Saved data entries |
________________
This is an optimization exercise on Yosys and OpenROAD, whose aim is small area, a short achievable clock period and few clock cycles, not a production implementation.
Only simulation tests tie the RTL to the original design; equivalence was not proved.

**flow/design.v**
```verilog
module ALU #(
    parameter DATA_W = 32
)
(
    input                       i_clk,    
    input                       i_rst_n,  
    input                       i_valid,  
    input [DATA_W - 1 : 0]      i_A,      
    input [DATA_W - 1 : 0]      i_B,      
    input [         2 : 0]      i_inst,   
    output [2*DATA_W - 1 : 0]   o_data,   
    output                      o_done    
);
    localparam ADD  = 3'd0;
    localparam SUB  = 3'd1;
    localparam AND  = 3'd2;
    localparam OR   = 3'd3;
    localparam SLT  = 3'd4;
    localparam SRA  = 3'd5;
    localparam MUL  = 3'd6;
    localparam DIV  = 3'd7;
    reg        s_ex;     
    reg        s_mul;    
    reg        s_mulf;   
    reg        s_div;    
    reg        s_al;     
    reg        done;
    reg [63:0] R;        
    reg        Sx;       
    reg [31:0] D;        
    reg        Dx;       
    reg        f_sub;    
    reg        f_slt;    
    reg [4:0]  cnt;
    wire idle = ~(s_ex | s_mul | s_mulf | s_div);
    reg        fmt_sat;  
    reg        fmt_slt;  
    reg        fmt_sgn;  
    assign o_done = done;
    assign o_data[63:32] = R[63:32];
    assign o_data[31]    = fmt_sat ? fmt_sgn : R[31] & ~fmt_slt;
    assign o_data[30:1]  = fmt_sat ? {30{~fmt_sgn}} : R[30:1] & {30{~fmt_slt}};
    assign o_data[0]     = fmt_sat ? ~fmt_sgn : (fmt_slt ? fmt_sgn : R[0]);
    wire [31:0] Rhi = R[63:32];
    wire [31:0] Rlo = R[31:0];
    reg b0_one, b0_two, b0_neg, b1_one, b1_two, b1_neg;
    function [2:0] booth;   
        input hi, mid, lo;
        booth = {mid ^ lo, (hi & ~mid & ~lo) | (~hi & mid & lo), hi};
    endfunction
    wire [36:0] dext = {{5{Dx}}, D};
    wire [36:0] p0 = (({37{b0_one}} & dext) | ({37{b0_two}} & {dext[35:0], 1'b0})) ^ {37{b0_neg}};
    wire [36:0] p1m = (({37{b1_one}} & dext) | ({37{b1_two}} & {dext[35:0], 1'b0})) ^ {37{b1_neg}};
    wire [36:0] p1 = {p1m[34:0], b1_neg, b0_neg};
    wire [36:0] x0 = {{5{Sx}}, Rhi};
    wire [36:0] cs = x0 ^ p0 ^ p1;
    wire [36:0] cc = {(x0[35:0] & p0[35:0]) | (x0[35:0] & p1[35:0]) | (p0[35:0] & p1[35:0]), b1_neg};
    wire [36:0] T  = cs + cc + {36'd0, b1_neg};
    wire [31:0] m0 = Rhi;
    wire [31:0] m1 = m0 | (m0 >> 1);
    wire [31:0] m2 = m1 | (m1 >> 2);
    wire [31:0] m3 = m2 | (m2 >> 4);
    wire [31:0] m4 = m3 | (m3 >> 8);
    wire [31:0] mA = m4 | (m4 >> 16);
    wire dzero = ~|D;
    wire ok4   = ~|(D & ~(mA >> 4));
    wire ok1   = ~|(D & ~(mA >> 1));
    wire q     = ~T[36];
    wire i_and = (i_inst == AND);
    wire i_or  = (i_inst == OR);
    wire i_sra = (i_inst == SRA);
    wire i_mul = (i_inst == MUL);
    wire i_div = (i_inst == DIV);
    wire i_one = i_and | i_or | i_sra;             
    wire i_sgn = ~i_one & ~i_mul & ~i_div;          
    wire [31:0] i_sh  = $signed(i_A) >>> i_B[4:0];
    wire [31:0] i_sr  = (|i_B[31:5]) ? {32{i_A[31]}} : i_sh;
    wire [31:0] ld_lo = i_and ? (i_A & i_B) :
                        i_or  ? (i_A | i_B) :
                        i_sra ? i_sr :
                        (i_A & {32{~i_div}});
    wire [31:0] ld_hi = i_A & {32{i_sgn | i_div}};
    always @(posedge i_clk or negedge i_rst_n) begin
        if (!i_rst_n) begin
            s_ex   <= 1'b0;
            s_mul  <= 1'b0;
            s_mulf <= 1'b0;
            s_div  <= 1'b0;
            s_al   <= 1'b0;
            done   <= 1'b0;
        end else begin
            done <= 1'b0;
            if (idle && i_valid) begin
                s_ex  <= i_sgn;
                s_mul <= i_mul;
                s_div <= i_div;
                s_al  <= 1'b0;
                done  <= i_one;
            end
            if (s_ex) begin
                s_ex <= 1'b0;
                done <= 1'b1;
            end
            if (s_mul && cnt == 5'd7) begin
                s_mul  <= 1'b0;
                s_mulf <= Rlo[3];
                done   <= ~Rlo[3];
            end
            if (s_mulf) begin
                s_mulf <= 1'b0;
                done   <= 1'b1;
            end
            if (s_div) begin
                if (!s_al) begin
                    if (dzero) begin
                        s_div <= 1'b0;
                        done  <= 1'b1;
                    end else if (!ok4 && !ok1) begin
                        s_al <= 1'b1;
                        if (cnt == 5'd0) begin
                            s_div <= 1'b0;
                            done  <= 1'b1;
                        end
                    end
                end else if (cnt == 5'd0) begin
                    s_div <= 1'b0;
                    done  <= 1'b1;
                end
            end
        end
    end
    always @(posedge i_clk) begin
        if (idle) begin
            R     <= {ld_hi, ld_lo};
            Sx    <= i_sgn & i_A[31];
            D     <= i_B;
            Dx    <= i_sgn & i_B[31];
            f_sub <= (i_inst == SUB) | (i_inst == SLT);
            f_slt <= (i_inst == SLT);
            cnt   <= 5'd0;
            if (i_mul) begin
                {b0_one, b0_two, b0_neg} <= booth(i_A[1], i_A[0], 1'b0);
                {b1_one, b1_two, b1_neg} <= booth(i_A[3], i_A[2], i_A[1]);
            end else begin
                {b0_one, b0_two, b0_neg} <= {1'b1, 1'b0, i_div | (i_inst == SUB) | (i_inst == SLT)};
                {b1_one, b1_two, b1_neg} <= 3'b000;
            end
        end
        fmt_sat <= s_ex & ~f_slt & (T[32] ^ T[31]);
        fmt_slt <= s_ex & f_slt;
        fmt_sgn <= T[36];
        if (s_ex) begin
            R <= {32'd0, T[31:0]};
        end
        if (s_mul) begin
            R   <= {T[35:4], T[3:0], Rlo[31:4]};
            Sx  <= T[36];
            cnt <= cnt + 5'd1;
            if (cnt == 5'd7) begin
                {b0_one, b0_two, b0_neg} <= {Rlo[3], 2'b00};
                {b1_one, b1_two, b1_neg} <= 3'b000;
            end else begin
                {b0_one, b0_two, b0_neg} <= booth(Rlo[5], Rlo[4], Rlo[3]);
                {b1_one, b1_two, b1_neg} <= booth(Rlo[7], Rlo[6], Rlo[5]);
            end
        end
        if (s_mulf) begin
            R[63:32] <= T[31:0];
        end
        if (s_div) begin
            if (!s_al && dzero) begin
                R[31:0] <= 32'hffffffff;
            end else if (!s_al && ok4) begin
                D   <= D << 4;
                cnt <= cnt + 5'd4;
            end else if (!s_al && ok1) begin
                D   <= D << 1;
                cnt <= cnt + 5'd1;
            end else begin
                if (q) R[63:32] <= T[31:0];
                R[31:0] <= {Rlo[30:0], q};
                D   <= D >> 1;
                cnt <= cnt - 5'd1;
            end
        end
    end
endmodule
```
**flow/run.sh**
```bash
#!/bin/bash
# synth_recipe.tcl (not shown) runs the flow's synth.tcl, then flattens the netlist and writes it again
# the make line also repeats each setting of config.mk as NAME=value (left out here)
make -C /OpenROAD-flow-scripts/flow DESIGN_CONFIG=/design/flow/config.mk WORK_HOME=/design/flow/orfs CLKGATE_MAP_FILE= SYNTH_SCRIPT=/design/flow/synth_recipe.tcl finish
```
**flow/config.mk**
```make
export PLATFORM = sky130hd
export DESIGN_NAME = ALU
export DESIGN_NICKNAME = ALU
export VERILOG_FILES = /design/flow/design.v
export SDC_FILE = /design/flow/constraint.sdc
export NUM_CORES = 4
export LEC_CHECK = 0
export CAP_MARGIN = 20
export CORE_MARGIN = 2
export CORE_UTILIZATION = 35
export PLACE_DENSITY = 0.5
export SETUP_SLACK_MARGIN = 3.3
export SLEW_MARGIN = 20
```
**flow/constraint.sdc**
```tcl
create_clock -name core_clock -period 8.0 [get_ports {i_clk}]
set_input_delay 1.6000 -clock core_clock [delete_from_list [all_inputs] [get_ports {i_clk}]]
set_output_delay 1.6000 -clock core_clock [all_outputs]
set_load 0.01 [all_outputs]
```
==> results of run 1 <==
==> area by class of cell <==
class,instances,area (µm²)
Clock buffer,19,443
Clock inverter,13,191
Sequential cell,119,2530
Multi-Input combinational cell,1480,11200
Fill cell,4184,24600
Timing Repair Buffer,184,1800
Tap cell,539,674
Inverter,85,322
==> repair_timing <==
item / CTS / global route
resized for setup: 12 / 42
hold buffers: 0 / 0
gates cloned: 1 / 1
pin swaps: 1 / 3
setup endpoints to repair: 49 / 56
buffers inserted: 17 / 5
==> worst paths after layout <==
check | from | to
max | i_B[30] | R[0]$_DFF_P_
min | f_slt$_DFFE_PP_ | fmt_sat$_DFF_P_
max reg2reg | b0_one$_DFFE_PP_ | R[63]$_DFF_P_
min reg2reg | f_slt$_DFFE_PP_ | fmt_sat$_DFF_P_
max in group asynchronous | i_rst_n | s_mul$_DFFE_PN0P_
min in group asynchronous | i_rst_n | done$_DFF_PN0_
==> cell usage after synthesis, types with 35 or more instances <==
| cell type | count |
|---|---|
| and3_1 | 39 |
| nand2_1 | 158 |
| o21ai_0 | 109 |
| a22oi_1 | 76 |
| mux2_2 | 38 |
| nor3_1 | 47 |
| ha_1 | 45 |
| a21o_1 | 45 |
| xnor2_1 | 88 |
| a21oi_1 | 171 |
| fa_1 | 35 |
| clkbuf_1 | 141 |
| mux2i_1 | 81 |
| nand3_1 | 35 |
| nor2_1 | 111 |
| dfxtp_1 | 102 |
| inv_1 | 82 |
==> cell families after synthesis <==
| logic type | share of synthesized area |
|---|---|
| buf+inv | 0.0871 |
| flops | 0.171 |
| compound gates | 0.291 |
| mux | 0.137 |
| simple gates | 0.163 |
| fa+ha+maj | 0.0864 |
| xor+xnor | 0.0642 |
==> per-layer routing <==
metal  share of wire  up-vias  routed length (µm)
met4           0.050        4                3520
met3           0.097      165                6870
met5         0.00076        -                  54
met1            0.42     7820               29800
li1                -     6990                   -
met2            0.43      978               30800
==> worst reg2reg max path: stages, from the launching register on <==
cell and delay [ns]:
edfxtp_1 0.43, buf_12 0.17, buf_12 0.13, a22oi_1 0.21, xnor2_1 0.17, fa_1 0.45, ha_1 0.38, a21oi_1 0.20
o211ai_1 0.18, a2111oi_4 0.38, or2_4 0.21, o211ai_2 0.12, o2111a_1 0.30, or4_4 0.60, nand3_4 0.20, mux2_2 0.36
==> run notes, run 1 <==
vias roughly 16000; Placed Area 16000 µm²; outcome timing/DRC/antenna clean; GR Util met1 0.435; path depth of the worst reg2reg path 15; DR pass1 iterations 9; Tightest Pin Transition roughly 1.2 ns; Area Overhead vs Synth 16.1%; Final WS setup roughly 3.4 ns; clock net sink count ~120; initial antenna violation count 3; Buf/Inv on CP 1; layout cell share with drive strength beyond 1 0.123; R2R Setup Slk between 3 and 4 ns; Post-synth EDFFs 11; share of the synthesized area in the top cell type 0.139; most common cell after layout, fill and taps aside a21oi_1; worst hold path class flip-flop to flip-flop; H-tree lvl count 4; vias per inst roughly 6.5; cell taking the most area after synthesis dfxtp_1; IO Pins ~140; Clock Skews roughly 0.015 ns; Levels on crit path 10; largest net degree at the start of global routing 61; Layout Utilization 0.410; Detailed Place HPWL between 50000 and 60000 µm; Top delay family on crit path simple AND/OR/NAND/NOR gates; ys flop type dfxtp_1; yosys warns 1; CTS max path bufs 2; root buf cell clkbuf_16; diode count 0; Layout Cells excl Fill 2439; crit path DAT approximately 5.0 ns; Max Slew Vio Count 0; # setup viols final 0; CP cell instances clkdlybuf4s50_1, nor4_1, nand4_1, or3_1, o211ai_1, a21oi_1, or4_1, o21ai_0, a221oi_1, a21oi_1; final hold slack about 0.43 ns; CP max stage cell clkdlybuf4s50_1; hold path depth 1; Die Area roughly 44000 µm²; Largest register FFs between 60 and 70; initial DRC count roughly 2200; Die Height about 210 µm; fmax between 200 and 250 MHz; sequential area share after synthesis 0.171; clock-pin slew on the worst setup and hold paths roughly 0.070 ns; CTS tree done; Hold Vio Cnt, Final 0; Crit. End Element flip-flop; Async SR Flop Fraction 0.0504; fin crit period ~4.6 ns; final WL 71000 µm; Overflow after GRT 0; Mapped Area ~15000 µm²; Avg Cell Area, Syn 7.79 µm²; Critical Path RT 8.37 ns; Core ar. 41800 µm²; Worst setup SP type input pin; DP Worst Slack ~2.6 ns; first-pass GRT wire length approximately 100000 µm; CP Max Fanout 7; Design Area, Final 17100 µm²; met2 Usage GRT 0.476; Chip Width 209 µm; CTS buffer count 17; Yosys cell types 91; largest cells by area after synthesis dfxtp_1 (14%), a21oi_1 (5.8%), mux2i_1 (5.5%); RSZ-0062 raised after global routing false; largest registers R x64, D x32, cnt x5; placer's final routability congestion estimate ~0.98; PortBufs 134; vias in the first global route approximately 15000; syn nets slightly above 2000; initial core utilization 0.353; Worst-Skew Late Latency approximately 0.45 ns; Worst Setup Path Type input pin to flip-flop; Final #Nets ~2000; gr usage total 0.316; FF+latch count, synth between 100 and 150; Final Cycle Share 0.578; met3 usage 0.0601; leading cell types in the layout, fill and taps excluded a21oi_1 (162), nand2_1 (156), clkdlybuf4s50_1 (132); GR peak layer met2; DRC 0; max_cap viols 0; worst rel slew slack 0.228; Most common cell on crit path a21oi_1; Cells after Synth between 1500 and 2000; routed len/inst a little under 30 µm; Rows between 70 and 80; Inst Count DP roughly 2400; DRT antenna net count 0; CP max stage delay between 0.6 and 0.7 ns; setup TNS 0 ns; largest reg by FF count R
Testbench counts, summed over its fixed seeds: cycles 13,895.
==> run 2: changes to the inputs <==
==> flow/flow/run.sh (new file) <==
#!/bin/bash
set -euo pipefail
export BUFFER_PORTS_ARGS="-buffer_cell sky130_fd_sc_hd__buf_1"
bash standard.sh finish > layout.log 2>&1
==> flow/standard.sh (new file) <==
#!/bin/bash
# synth_recipe.tcl (not shown) runs the flow's synth.tcl, then flattens the netlist and writes it again
# the make line also repeats each setting of config.mk as NAME=value (left out here)
make -C /OpenROAD-flow-scripts/flow DESIGN_CONFIG=/design/flow/config.mk WORK_HOME=/design/flow/orfs CLKGATE_MAP_FILE= SYNTH_SCRIPT=/design/flow/synth_recipe.tcl "${@:-finish}"
removed: flow/run.sh
==> run 2 against run 1 <==
  * Still clean on timing, DRC and antenna
  * Cell area is 5.9% lower
  * Register-to-register slack about the same
  * Wire length about the same
  * Utilization fell by 2.4 points
  * Critical endpoint is now R[63]$_DFF_P_
  * Highest routed layer is now met4
==> run notes, run 2 <==
first-pass GRT wire length 103000 µm (about the same); RSZ-0062 raised after global routing true (was false); initial DRC count 2052 (was 2249); Hold Vio Cnt, Final 0 (unchanged); CTS max path bufs 2 (unchanged); Detailed Place HPWL 54200 µm (was 53000 µm); syn nets 2042 (unchanged); vias 15800 (was 16000); yosys warns 1 (unchanged); Seq. cell area 2540 µm² (was 2530 µm²); H-tree lvl count 4 (unchanged); Final #Nets 2035 (was 2037); Core ar. 41800 µm² (unchanged); Mapped Area 14700 µm² (unchanged); gr usage total 0.318 (was 0.316); largest cells by area after synthesis dfxtp_1 (14%), a21oi_1 (5.8%), mux2i_1 (5.5%) (unchanged); initial core utilization 0.353 (unchanged); vias per inst 6.50 (was 6.54); FF+latch count, synth 119 (unchanged); Yosys cell types 91 (unchanged); Worst Setup Path Type flip-flop to flip-flop (was input pin to flip-flop); placer's final routability congestion estimate 0.985 (was 0.981); CTS buffer count 17 (unchanged); Chip Width 209 µm (unchanged); CP max stage cell or4_4 (was clkdlybuf4s50_1); CP cell instances buf_6, a22oi_1, xor2_1, fa_1, inv_1, ha_2, a21oi_4, o211ai_1, a2111oi_4, or2_1, o211ai_2, o2111a_1, or4_4, nand3_4, mux2_2 (was clkdlybuf4s50_1, nor4_1, nand4_1, or3_1, o211ai_1, a21oi_1, or4_1, o21ai_0, a221oi_1, a21oi_1); Max Slew Vio Count 0 (unchanged); CP max stage delay 0.60 ns (was 0.66 ns); Crit. End Element flip-flop (unchanged); Post-synth EDFFs 11 (unchanged); Final Cycle Share 0.573 (was 0.578); cell taking the most area after synthesis dfxtp_1 (unchanged); Cells after Synth 1892 (unchanged); fmax 218 MHz (was 216 MHz); Worst setup SP type flip-flop (was input pin); Tightest Pin Transition 1.00 ns (was 1.16 ns); Avg Cell Area, Syn 7.79 µm² (unchanged); vias in the first global route 14800 (about the same); Fillers 4345 (was 4184); layout cell share with drive strength beyond 1 0.116 (was 0.123); Async SR Flop Fraction 0.0504 (unchanged); CTS tree done (unchanged); # setup viols final 0 (unchanged); PortBufs 134 (unchanged); Area Overhead vs Synth 9.23% (was 16.1%); root buf cell clkbuf_16 (unchanged); ys flop type dfxtp_1 (unchanged); Die Area 43800 µm² (unchanged); multi-input logic area 11100 µm² (was 11200 µm²); most common cell after layout, fill and taps aside a21oi_1 (unchanged); Clock Skews 0.0280 ns (was 0.0154 ns); routed len/inst 29.1 µm (about the same); clock-pin slew on the worst setup and hold paths 0.07 ns (about the same); Post-CTS Hold Buffers 0 (unchanged); final WL 71100 µm (was 71000 µm); DRC 0 (unchanged); Synth top cells by count a21oi_1 (171), nand2_1 (158), clkbuf_1 (141) (unchanged); Rows 75 (unchanged); DR pass1 iterations 6 (was 9); sequential area share after synthesis 0.171 (unchanged); crit path DAT 4.91 ns (was 5.00 ns); Worst-Skew Late Latency 0.46 ns (was 0.45 ns); Critical Path RT 8.33 ns (was 8.37 ns); initial antenna violation count 0 (was 3); leading cell types in the layout, fill and taps excluded a21oi_1 (167), nand2_1 (157), buf_1 (132) (was a21oi_1 (162), nand2_1 (156), clkdlybuf4s50_1 (132)); Overflow after GRT 0 (unchanged); worst rel slew slack 0.333 (was 0.228); clock net sink count 119 (unchanged); Largest register FFs 64 (unchanged); Layout Cells excl Fill 2438 (was 2439); setup TNS 0 ns (unchanged); largest reg by FF count R (unchanged); worst hold path class flip-flop to flip-flop (unchanged); fin crit period 4.58 ns (was 4.63 ns); IO Pins 135 (unchanged); CP Max Fanout 36 (was 7); Layout Utilization 0.386 (was 0.410); Die Height 209 µm (unchanged); count leader, synth a21oi_1 (unchanged); max_cap viols 0 (unchanged); share of the synthesized area in the top cell type 0.139 (unchanged); largest registers R x64, D x32, cnt x5 (unchanged); DRT antenna net count 0 (unchanged); Inst Count DP 2386 (was 2383); largest net degree at the start of global routing 61 (unchanged); outcome timing/DRC/antenna clean (unchanged)
run 2: cell counts after synthesis:
No cell type changed its count.
run 2: area by class of cell:
cell class,instances,share of cell area
Inverter,85,0.0198
Multi-Input combinational cell,1480,0.689
Clock inverter,14,0.00793
Timing Repair Buffer,182,0.0567
Clock buffer,18,0.0273
Tap cell,539,0.0419
Sequential cell,119,0.157
Antenna cell,1,0.000155
run 2: stage by stage:
step / cell area [µm²] / worst slack, ns / hold WS, ns
after floorplan: 14700 / 3.34 / 0.406
after global placement: 15200 / 3.02 / 0.425
after detailed placement: 15200 / 2.92 / 0.433
after CTS: 15800 / 3.30 / 0.441
after global routing: 16100 / 3.25 / 0.448
final: 16100 / 3.42 / 0.433
run 2: logic make-up after synthesis:
logic type      synth area share
buf+inv                   0.0871
xor+xnor                  0.0642
compound gates             0.291
mux                        0.137
flops                      0.171
fa+ha+maj                 0.0864
simple gates               0.163
run 2: path summary, 6_finish.rpt:
path                                  start           endpoint  slack, ns  cells after the start
max                        b0_one$_DFFE_PP_      R[63]$_DFF_P_       3.42                     15
min                         f_slt$_DFFE_PP_    fmt_sat$_DFF_P_       0.43                      1
max reg2reg                b0_one$_DFFE_PP_      R[63]$_DFF_P_       3.42                     15
min reg2reg                 f_slt$_DFFE_PP_    fmt_sat$_DFF_P_       0.43                      1
max in group asynchronous           i_rst_n  s_mul$_DFFE_PN0P_       6.28                      1
min in group asynchronous           i_rst_n    s_div$_DFF_PN0_       1.18                      1
run 2: per-layer routing:
| metal | wire [µm] | up-vias | part of all wire | track usage |
|---|---|---|---|---|
| li1 | - | 6971 | - | - |
| met1 | 30700 | 7750 | 0.43 | 0.449 |
| met2 | 30200 | 966 | 0.43 | 0.473 |
| met3 | 6970 | 162 | 0.098 | 0.0576 |
| met4 | 3180 | 0 | 0.045 | 0.134 |
| met5 | 0 | - | 0 | 0 |
run 2: worst max-delay path: cells and delay by family (launching register included):
| kind | cells | cell delay (ns) |
|---|---|---|
| AOI/OAI and AO/OA | 6 | 1.39 |
| and+or+nand+nor | 3 | 1.00 |
| adders and majority gates | 2 | 0.81 |
| DFF | 1 | 0.38 |
| muxes | 1 | 0.35 |
| buffers and inverters | 2 | 0.29 |
| xor gates and xnor gates | 1 | 0.22 |
run 2: timing repair:
item | CTS | global route
pin swaps | 0 | 7
gates resized for setup | 4 | 33
hold endpoints to repair | 0 | 0
setup endpoints to repair | 33 | 41
gates cloned | 1 | 1
setup buffers | 4 | 13
==> run 3: changes to the inputs <==
--- a/flow/config.mk
+++ b/flow/config.mk
@@ -9,4 +9,4 @@
 export CORE_MARGIN = 2
-export CORE_UTILIZATION = 35
-export PLACE_DENSITY = 0.5
+export CORE_UTILIZATION = 45
+export PLACE_DENSITY = 0.65
 export SETUP_SLACK_MARGIN = 3.3
==> run 3 against run 2 <==
  * Synthesized cell count stayed put
  * Worst setup slack worse by 0.036 ns
  * Register-to-register slack worse by 0.02 ns
  * Cell count is 4.1% lower
  * Sequential share of layout area hardly changed
  * Cell area is 0.47% lower
  * Global-route usage is 5.7 points higher
  * Worst hold slack better by 0.011 ns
________________
Begin at the line above that has "synthesized area |" and stop after the line that has "routed length (µm)", copying each line exactly and adding nothing else.

| logic type | share of synthesized area |
|---|---|
| buf+inv | 0.0871 |
| flops | 0.171 |
| compound gates | 0.291 |
| mux | 0.137 |
| simple gates | 0.163 |
| fa+ha+maj | 0.0864 |
| xor+xnor | 0.0642 |
==> per-layer routing <==
metal  share of wire  up-vias  routed length (µm)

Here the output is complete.